Skip to main content
All notable changes to WARDEN are documented here. The format follows Keep a Changelog and the project aims to adhere to Semantic Versioning.
0.1.0
First public alpha, released 2026-06-07
The first public alpha. WARDEN runs end-to-end with zero native dependencies. warden demo walks the whole pipeline on generated sample modules: ingest, Oracle identification, agent crew, a new version, and diff with carry-over. Roadmap phases 0 through 6 all have working, tested implementations.

Added

  • Ingestion (phase 0). Pure-Python WebAssembly binary parser covering LEB128, all standard sections, and full opcode disassembly including sign-ext, bulk-memory, reference types, threads/atomics, and SIMD immediates. Includes the name custom-section parser and an Emscripten JS-glue parser (version, dynCall signatures, pthread/PROXY_TO_PTHREAD markers).

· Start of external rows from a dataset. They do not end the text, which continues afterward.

**src/rtl/game_pkg.sv**
```systemverilog
// Shared types and helpers for the VGA board-game sprite blocks.
package game_pkg;

  typedef enum logic {
    MANUAL = 1'b0,
    BOUNCE = 1'b1
  } mode_t;

  localparam int GAME_SCREEN_W = 1280;
  localparam int GAME_SCREEN_H = 800;

  function automatic int clamp_coord(input int v, input int hi);
    if (v < 0) return 0;
    if (v > hi) return hi;
    return v;
  endfunction

endpackage

```
**src/rtl/tick_gen.sv**
```systemverilog
// Game-tick divider: registered one-cycle pulse every TICK_DIV clocks.
module tick_gen #(
  parameter int TICK_DIV = 524288
) (
  input  logic clk,
  input  logic rst,
  output logic tick
);

  localparam int CW = $clog2(TICK_DIV);

  if (TICK_DIV < 2) begin : g_bad_div
    $error("tick_gen: TICK_DIV must be at least 2");
  end

  logic [CW-1:0] cnt;

  // tick is registered one cycle early so it is high while cnt == TICK_DIV-1
  always_ff @(posedge clk) begin
    if (rst) begin
      cnt  <= '0;
      tick <= 1'b0;
    end else begin
      cnt  <= (cnt == CW'(TICK_DIV - 1)) ? '0 : cnt + CW'(1);
      tick <= (cnt == CW'(TICK_DIV - 2));
    end
  end

endmodule

```
**src/rtl/sprite_ctrl.sv**
```systemverilog
// Single-sprite controller: tick-driven manual/bounce motion clamped to the
// screen, plus registered raster hit flags for the drawing pipeline.
module sprite_ctrl
  import game_pkg::*;
#(
  parameter int SCREEN_W = GAME_SCREEN_W,
  parameter int SCREEN_H = GAME_SCREEN_H,
  parameter int OBJ_W    = 140,
  parameter int OBJ_H    = 200,
  parameter int STEP     = 1,
  parameter int TICK_DIV = 524288,
  parameter int START_X  = 520,
  parameter int START_Y  = 300,
  parameter int XW       = 11,
  parameter int YW       = 10
) (
  input  logic          clk,
  input  logic          rst,
  input  logic          in_up,
  input  logic          in_down,
  input  logic          in_left,
  input  logic          in_right,
  input  logic          mode,
  input  logic          freeze,
  input  logic [XW-1:0] curr_x,
  input  logic [YW-1:0] curr_y,
  output logic [XW-1:0] pos_x,
  output logic [YW-1:0] pos_y,
  output logic          tick,
  output logic          hit,
  output logic          hit_lower
);

  localparam int XMAX = SCREEN_W - OBJ_W;
  localparam int YMAX = SCREEN_H - OBJ_H;
  localparam int MIN_RANGE = (XMAX < YMAX) ? XMAX : YMAX;

  localparam logic signed [XW:0] STEP_X = (XW+1)'(STEP);
  localparam logic signed [YW:0] STEP_Y = (YW+1)'(STEP);
  localparam logic signed [XW:0] XMAX_S = (XW+1)'(XMAX);
  localparam logic signed [YW:0] YMAX_S = (YW+1)'(YMAX);
  localparam logic [XW:0] OBJ_W_X  = (XW+1)'(OBJ_W);
  localparam logic [YW:0] OBJ_H_Y  = (YW+1)'(OBJ_H);
  localparam logic [YW:0] HALF_H_Y = (YW+1)'(OBJ_H / 2);

  if (OBJ_W < 1 || OBJ_W > SCREEN_W) begin : g_bad_obj_w
    $error("sprite_ctrl: OBJ_W out of range");
  end
  if (OBJ_H < 2 || OBJ_H > SCREEN_H) begin : g_bad_obj_h
    $error("sprite_ctrl: OBJ_H out of range");
  end
  if (STEP < 1 || (MIN_RANGE > 0 && STEP > MIN_RANGE)) begin : g_bad_step
    $error("sprite_ctrl: STEP out of range");
  end
  if (START_X < 0 || START_X > XMAX || START_Y < 0 || START_Y > YMAX) begin : g_bad_start
    $error("sprite_ctrl: start position outside clamp range");
  end
  if (SCREEN_W >= (1 << XW) || SCREEN_H >= (1 << YW)) begin : g_bad_width
    $error("sprite_ctrl: coordinate width too narrow for screen");
  end

  tick_gen #(
    .TICK_DIV(TICK_DIV)
  ) u_tick_gen (
    .clk (clk),
    .rst (rst),
    .tick(tick)
  );

  mode_t state;
  logic  dir_x, dir_y;

  logic signed [XW:0] sx, cand_x;
  logic signed [YW:0] sy, cand_y;
  logic [XW-1:0]      nx;
  logic [YW-1:0]      ny;
  logic               ndx, ndy, dx_eff, dy_eff;
  logic               in_x, in_y, in_lower;

  always_comb begin
    sx     = $signed({1'b0, pos_x});
    sy     = $signed({1'b0, pos_y});
    cand_x = sx;
    cand_y = sy;
    nx     = pos_x;
    ny     = pos_y;
    ndx    = dir_x;
    ndy    = dir_y;
    // entering bounce restarts both directions as +
    dx_eff = (state == BOUNCE) ? dir_x : 1'b1;
    dy_eff = (state == BOUNCE) ? dir_y : 1'b1;
    if (mode) begin
      cand_x = dx_eff ? sx + STEP_X : sx - STEP_X;
      cand_y = dy_eff ? sy + STEP_Y : sy - STEP_Y;
      ndx    = dx_eff;
      ndy    = dy_eff;
      if (cand_x > XMAX_S) begin
        nx  = XW'(XMAX);
        ndx = 1'b0;
      end else if (cand_x[XW]) begin
        nx  = '0;
        ndx = 1'b1;
      end else begin
        nx = cand_x[XW-1:0];
      end
      if (cand_y > YMAX_S) begin
        ny  = YW'(YMAX);
        ndy = 1'b0;
      end else if (cand_y[YW]) begin
        ny  = '0;
        ndy = 1'b1;
      end else begin
        ny = cand_y[YW-1:0];
      end
    end else begin
      if (in_right && !in_left) cand_x = sx + STEP_X;
      else if (in_left && !in_right) cand_x = sx - STEP_X;
      if (in_down && !in_up) cand_y = sy + STEP_Y;
      else if (in_up && !in_down) cand_y = sy - STEP_Y;
      nx = XW'(clamp_coord(int'(cand_x), XMAX));
      ny = YW'(clamp_coord(int'(cand_y), YMAX));
    end
  end

  always_comb begin
    in_x     = ({1'b0, curr_x} >= {1'b0, pos_x}) &&
               ({1'b0, curr_x} < {1'b0, pos_x} + OBJ_W_X);
    in_y     = ({1'b0, curr_y} >= {1'b0, pos_y}) &&
               ({1'b0, curr_y} < {1'b0, pos_y} + OBJ_H_Y);
    in_lower = ({1'b0, curr_y} >= {1'b0, pos_y} + HALF_H_Y);
  end

  always_ff @(posedge clk) begin
    if (rst) begin
      state     <= MANUAL;
      pos_x     <= XW'(START_X);
      pos_y     <= YW'(START_Y);
      dir_x     <= 1'b1;
      dir_y     <= 1'b1;
      hit       <= 1'b0;
      hit_lower <= 1'b0;
    end else begin
      if (tick) begin
        state <= mode ? BOUNCE : MANUAL;
        if (!freeze) begin
          pos_x <= nx;
          pos_y <= ny;
          dir_x <= ndx;
          dir_y <= ndy;
        end
      end
      hit       <= in_x && in_y;
      hit_lower <= in_x && in_y && in_lower;
    end
  end

endmodule

```
**config.mk**
```make
export PLATFORM = sky130hd
export DESIGN_NAME = sprite_ctrl
export DESIGN_NICKNAME = d
export VERILOG_FILES = /design/src/rtl/game_pkg.sv /design/src/rtl/tick_gen.sv /design/src/rtl/sprite_ctrl.sv
export SDC_FILE = /design/constraint.sdc
export NUM_CORES = 1
export LEC_CHECK = 0
export ABC_AREA = 1
export CAP_MARGIN = 20
export CORE_UTILIZATION = 45
export DETAILED_ROUTE_END_ITERATION = 12
export HOLD_SLACK_MARGIN = 0.02
export PLACE_DENSITY_LB_ADDON = 0.12
export SLEW_MARGIN = 10
export SYNTH_ARGS = -nofsm -noshare
export SYNTH_HDL_FRONTEND = slang
export SYNTH_SLANG_ARGS = --single-unit
```
**constraint.sdc**
```tcl
create_clock -name clk -period 3 [get_ports clk]
set_input_delay 0.6 -clock clk [delete_from_list [all_inputs] [get_ports clk]]
set_output_delay 0.6 -clock clk [all_outputs]
set_load 0.03 [all_outputs]
```
==> impl_metrics.env, run 1 <==
export IMPL_busiest_layer="met2"
export IMPL_cts_tree="done"
export IMPL_cts_buffer_depth=2
export IMPL_n_antenna_cell=0
export IMPL_synth_top_area_cell="nand2_1"
export IMPL_hold_viol_final=0
export IMPL_fillerInstances=1229
export IMPL_synthMuxAreaShare_pct=0
export IMPL_required_ns=3.20
export IMPL_ys_seq_area_share_pct=16.7
export IMPL_area_growth_pct=15.8
export IMPL_yosys_area_top_type_share_pct=19.3
export IMPL_tightest_slew_ns=0.587
export IMPL_synthFlopType="dfxtp_1"
export IMPL_grt_max_degree=25
export IMPL_numPortBuffers=52
export IMPL_ioPinCount=53
export IMPL_track_usage_pct=24.7
export IMPL_slew_viol_final=0
export IMPL_hold_buffers=0
export IMPL_yosys_cell_types_count=42
export IMPL_crit_type="reg2reg"
export IMPL_fin_crit_sh_pct=84.5
export IMPL_cts_resized=0
export IMPL_setup_violations=0
export IMPL_dpl_hpwl_um=12400
export IMPL_netlist_instances=928
export IMPL_vias=5987
export IMPL_yosys_warnings=0
export IMPL_synthesis_nets=1017
export IMPL_die_area_sq_um=12700
export IMPL_dp_slack_ns=0.324
export IMPL_power_frac_seq_pct=41.5
export IMPL_grt_use_met3_pct=3.35
export IMPL_maxCapViolations=0
export IMPL_p_sw_share_pct=25.3
export IMPL_synth_top_family_by_area="simple AND/OR/NAND/NOR gates"
export IMPL_fin_ws_ns=0.466
export IMPL_final_seq_area_sq_um=921
export IMPL_clk_pin_slew_ns=0.06
export IMPL_wire_per_inst_um=13.6
export IMPL_multi_input_area_sq_um=4030
export IMPL_yosys_top_cells_count="nand2_1 (283), nand3_1 (103), inv_1 (100), nor2_1 (88), a21oi_1 (64)"
export IMPL_grt_pass1_wl_um=25200
export IMPL_slowest_delay_ns=0.52
export IMPL_synthTopCellsByArea="nand2_1 (19%), dfxtp_1 (17%), ha_1 (14%)"
export IMPL_status="completed"
export IMPL_wirelength_um=15400
export IMPL_met1_usage_pct=36.9
export IMPL_grt_util_met2_pct=37.1
export IMPL_drtAntennaViolNets=0
export IMPL_end_kind="flop"
export IMPL_async_reset_ff_share_pct=0
export IMPL_fp_dieH_um=113
export IMPL_synth_most_common_cell="nand2_1"
export IMPL_period_needed_ns=2.53
export IMPL_relSlewSlack_pct=60.8
export IMPL_dieWidth_um=113
export IMPL_cts_root_buf="clkbuf_16"
export IMPL_path_common_cell="nand2_1"
export IMPL_drc=0
export IMPL_holdCritPathClass="reg2reg"
export IMPL_grt_remaining_overflow=0
export IMPL_via_per_inst=5.29
export IMPL_fin_skew_ns=0.00215
export IMPL_synthXorXnorAreaFrac_pct=3.50
export IMPL_internal_power_uw=1110
export IMPL_rows=40
export IMPL_fmax_mhz=395
export IMPL_cts_setup_buffers=0
export IMPL_clkPwrFrac_pct=42.3
export IMPL_htreeDepth=2
export IMPL_synth_edf_count=0
export IMPL_p_sw_uw=377
export IMPL_synth_avg_cell_area_sq_um=5.93
export IMPL_drive_gt1_share_pct=6.40
export IMPL_place_congestion=0.944
export IMPL_ir_drop_mv=0.173
export IMPL_powerDensity_nw_per_um2=234
export IMPL_startpoint_type="flop"
export IMPL_critPathSlowestCell="dfxtp_1"
export IMPL_clkLatencyLatePin_ns=0.29
export IMPL_cts_sinks=46
export IMPL_rsz0062_at_grt="no"
export IMPL_grt_pass1_vias=5270
export IMPL_synthAdderAreaFrac_pct=13.6
export IMPL_synth_compound_area_share_pct=11.6
export IMPL_cellLeakagePower_uw=0.00305
export IMPL_syn_area_sq_um=5500
export IMPL_path_cells="inv_1, ha_1, nand2_1, nand2_1, nor2_4, xor2_1, nand2_1, o21ai_1, nand2_1, nand2_1, nand2_4, nand3b_1, nand3_1, nand2_1, inv_1"
export IMPL_cts_buffers=5
export IMPL_cp_max_fo=8
export IMPL_ys_seq_elements=46
export IMPL_synthSimpleGateAreaFrac_pct=44.6
export IMPL_drtIter0Drc=571
export IMPL_setup_tns_ns=0
export IMPL_grt_antenna_before_repair=0
export IMPL_core_area_sq_um=12000
export IMPL_p_comb_share_pct=16.2
export IMPL_first_pass_iters=5
export IMPL_start_util_pct=46.0
export IMPL_arrival_ns=2.73
export IMPL_nets=1073
[sequential cells by signal, summed over array words and instances (netlist names)]
name and flops:
dir_x 1, hit_lower 1, pos_y 10, pos_x 11, u_tick_gen.cnt 19, dir_y 1, hit 1, u_tick_gen.tick 1
state 1
[per-stage QoR]
stage | area [sq um] | total power, uW | hold slack, ns | instances | utilization (%)
final | 6370 | 1490 | 0.463 | 1132 | 53.3
after global routing | 6370 | 1560 | 0.492 | 1132 | 53.3
after floorplan | 5500 | 779 | 0.441 | 928 | -
after CTS | 6370 | 1500 | 0.468 | 1132 | 53.3
after global placement | 6210 | 870 | 0.452 | 1124 | 51.9
after detailed placement | 6210 | 870 | 0.453 | 1124 | 51.9
[path summary, 6_finish.rpt]
check | slack (ns) | to | startpoint | cells after the start
hold reg to reg | 0.46 | u_tick_gen.cnt[14] | u_tick_gen.cnt[14] | 1
hold / removal | 0.46 | u_tick_gen.cnt[14] | u_tick_gen.cnt[14] | 1
setup reg to reg | 0.47 | pos_y[7] | pos_y[3] | 15
setup / recovery | 0.47 | pos_y[7] | pos_y[3] | 15
[per-layer routing]
layer	share of wire (%)	routed length [um]	vias to the layer above
li1	-	-	3157
met1	52	8080	2645
met2	41	6300	170
met3	5.7	879	15
met4	1.1	169	0
met5	0	0	-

  • Knowledge base. SQLite-backed, versioned symbol store keyed to stable function identities, with provenance, confidence, evidence, struct layouts, a thread/memory model, an audit log, and the provenance/confidence economy enforced at the write layer.
  • Stable identity and fingerprinting. Structural skeleton hash, opcode-class histogram, call-neighborhood, surviving type signature, and a deterministic MinHash fuzzy signature. One composite similarity engine reused by both the Oracle and the diff.
  • Emscripten Oracle (phase 2). Signature store, corpus builder from labeled modules, identification pass, and Emscripten-version inference. The warden.oracle.index module adds SignatureIndex.build(store, *, bands=8), index.candidates(fp), and identify_indexed(kb, version_id, store, *, threshold=0.82, write=True), a band-based MinHash-LSH structure for sublinear candidate lookup that matches the linear identify() at the same threshold. CLI: pass --indexed to warden oracle identify. Containerized emsdk matrix scaffold under scripts/corpus/.
  • Cross-version diff and carry-over (phase 3). Match/classify pipeline (unchanged / moved / modified / new / deleted), automatic annotation carry-over (verbatim for shared identities, penalized for fuzzy matches), and a semantic changelog separating app changes from runtime churn.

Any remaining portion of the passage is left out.